Collected data entries:

File: src/rtl/sliding_window_buffer.sv
// sliding_window_buffer
//
// Purpose:
//   Turns a raster-order pixel stream into KxK image windows for a
//   convolution-style consumer. K-1 row delay lines supply the older rows,
//   and a KxK register window shifts left by one column per accepted pixel.
//   Column/row counters plus stride phase counters decide when the window
//   lines up with a legal KxK position on the stride grid.
//
// Ports:
//   clock        in   single clock, rising edge
//   resetn       in   asynchronous active-low reset
//   start_frame  in   synchronous frame restart pulse
//   data_valid   in   pixel_in is valid this cycle (no backpressure)
//   pixel_in     in   DATA_SIZE-bit raster-order pixel
//   window_out   out  K*K*DATA_SIZE bits; slot (i*K+j) = pixel (r-K+1+i, c-K+1+j)
//   window_valid out  one-cycle pulse: window_out holds a legal window
//   frame_done   out  one-cycle pulse after the last pixel of the frame

module sliding_window_buffer #(
    parameter int KERNEL_SIZE = 3,
    parameter int DATA_SIZE   = 8,
    parameter int ROW_SIZE    = 28,
    parameter int COL_SIZE    = 28,
    parameter int STRIDE      = 1
) (
    input  logic                                       clock,
    input  logic                                       resetn,
    input  logic                                       start_frame,
    input  logic                                       data_valid,
    input  logic [DATA_SIZE-1:0]                       pixel_in,
    output logic [KERNEL_SIZE*KERNEL_SIZE*DATA_SIZE-1:0] window_out,
    output logic                                       window_valid,
    output logic                                       frame_done
);

    localparam int K = KERNEL_SIZE;
    localparam int D = DATA_SIZE;
    localparam int W = ROW_SIZE;
    localparam int H = COL_SIZE;
    localparam int S = STRIDE;

    localparam int COL_W  = (W > 1) ? $clog2(W) : 1;
    localparam int ROW_W  = (H > 1) ? $clog2(H) : 1;
    localparam int STEP_W = (S > 1) ? $clog2(S) : 1;

    localparam logic [COL_W-1:0]  COL_LAST      = COL_W'(W - 1);
    localparam logic [ROW_W-1:0]  ROW_LAST      = ROW_W'(H - 1);
    localparam logic [COL_W-1:0]  COL_FIRST_WIN = COL_W'(K - 1);
    localparam logic [ROW_W-1:0]  ROW_FIRST_WIN = ROW_W'(K - 1);
    localparam logic [STEP_W-1:0] STEP_LAST     = STEP_W'(S - 1);

    // Row delay lines: lineQ[m][W-1] is the pixel accepted W*(m+1) pixels ago.
    logic [D-1:0] lineQ [0:K-2][0:W-1];

    // Register window: winQ[i][j] is image pixel (r-K+1+i, c-K+1+j).
    logic [D-1:0] winQ [0:K-1][0:K-1];

    // Column entering each window row: newest row straight from the input,
    // older rows from progressively deeper delay-line outputs.
    logic [D-1:0] tap [0:K-1];

    logic [COL_W-1:0]  colQ, colD, effCol;
    logic [ROW_W-1:0]  rowQ, rowD, effRow;
    logic [STEP_W-1:0] colStepQ, colStepD, effColStep;
    logic [STEP_W-1:0] rowStepQ, rowStepD, effRowStep;
    logic              windowValidQ, windowValidD;
    logic              frameDoneQ, frameDoneD;

    logic accept;
    logic colLast;
    logic rowLast;
    logic legal;

    assign accept = data_valid;

    always_comb begin
        tap[K-1] = pixel_in;
        for (int m = 0; m < K - 1; m++) begin
            tap[K-2-m] = lineQ[m][W-1];
        end
    end

    // Delay lines carry data only; they are never reset because the
    // counters keep stale contents from ever reaching a valid window.
    always_ff @(posedge clock) begin
        if (accept) begin
            lineQ[0][0] <= pixel_in;
            for (int m = 1; m < K - 1; m++) begin
                lineQ[m][0] <= lineQ[m-1][W-1];
            end
            for (int m = 0; m < K - 1; m++) begin
                for (int e = 1; e < W; e++) begin
                    lineQ[m][e] <= lineQ[m][e-1];
                end
            end
        end
    end

    always_ff @(posedge clock or negedge resetn) begin
        if (!resetn) begin
            for (int i = 0; i < K; i++) begin
                for (int j = 0; j < K; j++) begin
                    winQ[i][j] <= '0;
                end
            end
        end else if (accept) begin
            for (int i = 0; i < K; i++) begin
                for (int j = 0; j < K - 1; j++) begin
                    winQ[i][j] <= winQ[i][j+1];
                end
                winQ[i][K-1] <= tap[i];
            end
        end
    end

    // start_frame overrides the stored position so a pixel arriving with it
    // is handled as coordinate (0,0) in the same cycle.
    // Step counters hold (coord-K+1) mod S once coord >= K-1, and 0 before,
    // so the stride test is a compare against zero.
    always_comb begin
        effCol     = start_frame ? '0 : colQ;
        effRow     = start_frame ? '0 : rowQ;
        effColStep = start_frame ? '0 : colStepQ;
        effRowStep = start_frame ? '0 : rowStepQ;

        colLast = (effCol == COL_LAST);
        rowLast = (effRow == ROW_LAST);
        legal   = (effRow >= ROW_FIRST_WIN) && (effCol >= COL_FIRST_WIN) &&
                  (effColStep == '0) && (effRowStep == '0);

        colD         = effCol;
        rowD         = effRow;
        colStepD     = effColStep;
        rowStepD     = effRowStep;
        windowValidD = accept && legal;
        frameDoneD   = accept && colLast && rowLast;

        if (accept) begin
            if (colLast) begin
                colD     = '0;
                colStepD = '0;
                if (rowLast) begin
                    rowD     = '0;
                    rowStepD = '0;
                end else begin
                    rowD = effRow + ROW_W'(1);
                    if (effRow < ROW_FIRST_WIN || effRowStep == STEP_LAST) begin
                        rowStepD = '0;
                    end else begin
                        rowStepD = effRowStep + STEP_W'(1);
                    end
                end
            end else begin
                colD = effCol + COL_W'(1);
                if (effCol < COL_FIRST_WIN || effColStep == STEP_LAST) begin
                    colStepD = '0;
                end else begin
                    colStepD = effColStep + STEP_W'(1);
                end
            end
        end
    end

    always_ff @(posedge clock or negedge resetn) begin
        if (!resetn) begin
            colQ         <= '0;
            rowQ         <= '0;
            colStepQ     <= '0;
            rowStepQ     <= '0;
            windowValidQ <= 1'b0;
            frameDoneQ   <= 1'b0;
        end else begin
            colQ         <= colD;
            rowQ         <= rowD;
            colStepQ     <= colStepD;
            rowStepQ     <= rowStepD;
            windowValidQ <= windowValidD;
            frameDoneQ   <= frameDoneD;
        end
    end

    genvar gi, gj;
    generate
        for (gi = 0; gi < K; gi++) begin : gRow
            for (gj = 0; gj < K; gj++) begin : gCol
                assign window_out[((gi*K)+gj)*D +: D] = winQ[gi][gj];
            end
        end
    endgenerate

    assign window_valid = windowValidQ;
    assign frame_done   = frameDoneQ;

endmodule
File: config.mk
export PLATFORM = sky130hd
export DESIGN_NAME = sliding_window_buffer
export DESIGN_NICKNAME = d
export VERILOG_FILES = /design/src/rtl/sliding_window_buffer.sv
export SDC_FILE = /design/constraint.sdc
export NUM_CORES = 1
export LEC_CHECK = 0
export ABC_CLOCK_PERIOD_IN_PS = 5300
export BUFFER_PORTS_ARGS = -buffer_cell sky130_fd_sc_hd__buf_2
export CAP_MARGIN = 20
export CELL_PAD_IN_SITES_DETAIL_PLACEMENT = 0
export CELL_PAD_IN_SITES_GLOBAL_PLACEMENT = 1
export CORE_ASPECT_RATIO = 0.9
export CORE_MARGIN = 8
export CORE_UTILIZATION = 34
export CTS_CLUSTER_SIZE = 20
export DETAILED_ROUTE_END_ITERATION = 10
export PLACE_DENSITY_LB_ADDON = 0.1
export SKIP_CTS_REPAIR_TIMING = 1
export SYNTH_ARGS = -nofsm -noshare
export SYNTH_HDL_FRONTEND = slang
export SYNTH_SLANG_ARGS = --single-unit
export TNS_END_PERCENT = 20
File: constraint.sdc
create_clock -name clock -period 5.3 [get_ports clock]
set_clock_uncertainty 0.1 [all_clocks]
set_input_delay 1.06 -clock clock [delete_from_list [all_inputs] [get_ports clock]]
set_output_delay 1.06 -clock clock [all_outputs]
set_load 0.01 [all_outputs]
# Word level (Yosys, flattened, before mapping)

Memory sizes are Yosys's and may differ from the RTL's.
Cells that the tools add are included.

Muxes and demuxes: 18
Reductions and logical operators: 8
Order comparisons: 4
Bitwise gates (word level): 2
Equality and inequality tests: 2
$add $sub $neg: 4

Operators with widths:

| operator            | count |
|---|---|
| $mux 5              | 7 |
| $mux 1              | 11 |
| $add 5x1->5 const B | 2 |
| $eq 5x5->1 const B  | 2 |
| $ge 5x2->1 const B  | 2 |
| $lt 5x2->1 const B  | 2 |
| $logic_and 1x1->1   | 6 |
| $add 1x1->1 const B | 2 |
| $logic_or 1x1->1    | 2 |
| $not 1->1           | 2 |

Memories: 1
Output and inout port bits: 74
Register bits: 86
RAM bits: 448
Word-level logic and storage cells: 54
Input port bits: 12

Memories:

| name  | depth | width | rd ports | clocked after Yosys merged registers in | write ports | line | RTL |
|---|---|---|---|---|---|---|---|
| lineQ | 2     | 224   | 2        | 0                                       | 2           | 54   | `logic [D-1:0] lineQ [0:K-2][0:W-1];` |

# Depth between registers and ports, before layout

Depth in word-level cells: 7
Depth in mapped cells: 6
Gate-level depth less buffers: 6

# Least setup slack after synthesis

OpenSTA, ideal clock, no wires.

Kind: input -> register
Start point: input port start_frame
End point: register rowQ[1]
Required time: 5072 ps
Arrival: 2180 ps
Cell stages on the path: 6
Path buffers: 0
Library setup time: 128 ps
Slack: 2892 ps
Path through: nand2b_1 inv_1 ha_1 nand3_2 nor4b_2 mux2_1

Word-level cells in the longest chain between the ends: 5
Elaborated cells on any way between the ends: 8
Those cells by class: add/sub (1); eq/ne (2); mux (5)

Ends and longest elaborated chain:

| item                                             | line     | RTL |
|---|---|---|
| start: declaration                               | 29       | `input logic start_frame,` |
| $mux 5                                           | 123      | `effRow = start_frame ? '0 : rowQ;` |
| $add 5x1->5 / $eq 5x5->1 (equally long branches) | 147, 128 |  |
| $mux 5                                           | 143      | `if (rowLast) begin` |
| $mux 5                                           | 140      | `if (colLast) begin` |
| $mux 5 (*)                                       | 139      | `if (accept) begin` |
| via rowD[1]                                      | 64       | `logic [ROW_W-1:0] rowQ, rowD, effRow;` |
| end signal: assignment                           | 175      | `rowQ <= rowD;` |
| end: declaration                                 | 64       |  |

Mark *: on every way through the listed nets, which the timed path passes. The rest lies on a longest branch.
A chain may end at the register's enable or synchronous reset.

# Worst setup path after layout

Start point: register window_out[23] (netlist name)
End point: output port window_out[23]

RTL lines:

| item             | line | RTL |
|---|---|---|
| end: declaration | 32   | `output logic [KERNEL_SIZE*KERNEL_SIZE*DATA_SIZE-1:0] window_out,` |

No word-level cell between the ends.

==> reports/qor.csv <==
metric,value,unit
area delta synth->final,18.1,%
Leak,7.08,nW
CP Launch Type,flip-flop,
worst-path maximum fanout,3,
CP required,4.14,ns
"Clk pin slew, worst setup/hold paths",0.06,ns
RSZ-0062 raised after global routing,false,
fill cell count,4253,
setup ws final,2.91,ns
Worst IR Drop VDD,0.229,mV
"worst slack, placed",2.33,ns
Final setup viols,0,
drt first-iter violations,465,
DP Wirelength,11.5,mm
synthesized area per cell,25.2,µm²
drt drc,0,
worst hold path type,reg -> reg,
share of cells above drive strength 1,28.2,%
die area,56900,µm²
grt total ovfl,0,
Post-synth top cells,"edfxtp_1 (448), dfrtp_1 (86), mux2_2 (66), buf_2 (8), mux2_1 (8)",
H-tree depth,2,
Slew headroom,43.6,%
Post-synth top flop,edfxtp_1,
status,completed,
routability cong.,0.698,
vias per cell,4.36,
WS Path Type,reg -> out,
#FFs+latches synth,534,
cell with the most instances after synthesis,edfxtp_1,
Nets,822,
fin crit share,45.0,%
Final Slew Violations,0,
first-pass GRT wire length,38.0,mm
DIE WIDTH,251,µm
Initial Utilization,34.3,%
wire length per cell,15.6,µm
Top Metal Used,met4,
DR vias,6466,
pwr/cell area,454,nW/µm²
Clock Latency Late Sink,0.58,ns
fmax,0.419,GHz
Clock Path Buffers,3,
DRT Wirelength,23.2,mm
root buf cell,clkbuf_16,
die height,227,µm
"Critical Path, Cell by Cell",buf_2,
area of the core,49000,µm²
"EDFF count, synth",448,
arrival time worst endpoint,1.23,ns
Sink Count,534,
sum of buffers and inverters on the critical path,1,
Row Count,77,
Yosys top cell area share,79.9,%
M1 WL,11.3,mm
diode count,0,
metal2 WL,9.54,mm
largest net degree at the start of global routing,103,
Netlist cell types,31,
dominant cells by area after synthesis,"edfxtp_1 (80%), dfrtp_1 (13%), mux2_2 (4.4%)",
sequential-to-total area share from yosys stat,92.7,%
"antenna viol nets, final",0,
Fin. Hold Viols,0,
vias in the first global route,6616,
critical path's top delay family,flip-flops,
Yosys warnings,0,
Pre-antenna DRT Iters,4,
Least-Margin Pin Slew,0.845,ns
Post-Syn Instances,669,
CTS tree,built,
initial antenna violation count,0,
Final min period,2.39,ns
Synth async-reset ratio,16.1,%
Synth Cell Area,16800,µm²
Port Buffers,85,
CP endpoint kind,output pin,
metal3 WL,1.66,mm
I/O pins,86,
Fin Setup TNS,0,ns
GRT Resource Usage Total,8.27,%
Num CTS Buffers,53,
Max Cap Violations,0,
leading area contributor after synthesis,edfxtp_1,
CP max stage delay,0.46,ns
critical path's slowest cell,dfrtp_1,
syn_nets,683,
area by class of cell:
cell class	count	area [µm²]	area share, %
Sequential cell	534	15600	78.5
Clock buffer	78	1520	7.64
Multi-Input combinational cell	122	1170	5.89
Tap cell	632	791	3.98
Timing Repair Buffer	94	556	2.79
Clock inverter	21	235	1.18
Inverter	3	11.3	0.0566
layout by cell type (no fill, tap or decap), types with 5 or more instances in the layout:
cell type,synthesis,final
a21oi_1,5,5
clkinv_1,0,7
mux2_2,66,66
mux2_1,8,8
clkbuf_8,0,10
dfrtp_1,86,86
bufinv_16,0,5
clkbuf_1,0,15
edfxtp_1,448,448
buf_2,8,83
clkinv_2,0,5
buf_4,2,6
clkbuf_16,0,53
worst reg2reg max path: cells and delay by family, from the launching register on:
| kind | cells | cell delay (ns) |
|---|---|---|
| adders and majority gates | 1 | 0.25 |
| muxes | 1 | 0.35 |
| and+or+nand+nor | 3 | 0.67 |
| DFF | 1 | 0.37 |
path summary, 6_finish.rpt:
kind	startpoint	end	slack (ns)	depth (start not counted)
min in group asynchronous	resetn	window_out[16]$_DFFE_PN0P_	0.41	1
max in group asynchronous	resetn	window_out[23]$_DFFE_PN0P_	3.66	2
worst max register to register	colQ[1]$_DFF_PN0_	rowQ[1]$_DFF_PN0_	3.44	5
worst min register to register	lineQ[0][152]$_DFFE_PP_	lineQ[0][144]$_DFFE_PP_	0.31	0
worst min-delay path	lineQ[0][152]$_DFFE_PP_	lineQ[0][144]$_DFFE_PP_	0.31	0
worst max-delay path	window_out[23]$_DFFE_PN0P_	window_out[23]	2.91	1
layer usage:
| layer | global-route usage (%) | vias up |
|---|---|---|
| li1 | - | 2925 |
| met1 | 11.7 | 3342 |
| met2 | 11.1 | 145 |
| met3 | 3.45 | 54 |
| met4 | 3.23 | 0 |
| met5 | 0 | - |
report_power, final:
part,switching (W),total [W],internal [W]
logic,0.000196,0.000334,0.000138
clock network,0.00149,0.00372,0.00223
registers,0.000109,0.00498,0.00487
total,0.00180,0.00903,0.00723
state kept, by name, indices dropped and copies added, names as in the netlist:
signal	cells
window_valid	1
rowQ	5
window_out	72
lineQ	448
colQ	5
rowStepQ	1
frame_done	1
colStepQ	1
per-stage QoR:
stage	hold slack [ns]	std cells	utilization, %	area [µm²]	power (W)
floorplan	0.300	669	-	16800	0.00517
global placement	0.300	1385	37.0	18100	0.00539
detailed placement	0.305	1385	37.0	18100	0.00541
CTS	0.314	1484	40.6	19900	0.00923
global route	0.319	1484	40.6	19900	0.00944
finish	0.312	1484	40.6	19900	0.00903
logic make-up (layout without fill, tap and decap cells):
kind of cell	count (synthesis)	count (layout)	share of synthesized area, %
AOI/OAI and AO/OA	9	9	0.319
and+or+nand+nor	33	33	1.33
buffers and inverters	13	196	0.394
adders and majority gates	2	2	0.149
DFF	534	534	92.7
xor gates and xnor gates	4	4	0.208
muxes	74	74	4.95
Note: power is estimated with default switching activity, not from simulation.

Work order: Only the lines from the one containing "11.1 | 145 |" through the final line above should be duplicated, exactly as they stand.

Written response:
| met2 | 11.1 | 145 |
| met3 | 3.45 | 54 |
| met4 | 3.23 | 0 |
| met5 | 0 | - |
report_power, final:
part,switching (W),total [W],internal [W]
logic,0.000196,0.000334,0.000138
clock network,0.00149,0.00372,0.00223
registers,0.000109,0.00498,0.00487
total,0.00180,0.00903,0.00723
state kept, by name, indices dropped and copies added, names as in the netlist:
signal	cells
window_valid	1
rowQ	5
window_out	72
lineQ	448
colQ	5
rowStepQ	1
frame_done	1
colStepQ	1
per-stage QoR:
stage	hold slack [ns]	std cells	utilization, %	area [µm²]	power (W)
floorplan	0.300	669	-	16800	0.00517
global placement	0.300	1385	37.0	18100	0.00539
detailed placement	0.305	1385	37.0	18100	0.00541
CTS	0.314	1484	40.6	19900	0.00923
global route	0.319	1484	40.6	19900	0.00944
finish	0.312	1484	40.6	19900	0.00903
logic make-up (layout without fill, tap and decap cells):
kind of cell	count (synthesis)	count (layout)	share of synthesized area, %
AOI/OAI and AO/OA	9	9	0.319
and+or+nand+nor	33	33	1.33
buffers and inverters	13	196	0.394
adders and majority gates	2	2	0.149
DFF	534	534	92.7
xor gates and xnor gates	4	4	0.208
muxes	74	74	4.95
Note: power is estimated with default switching activity, not from simulation.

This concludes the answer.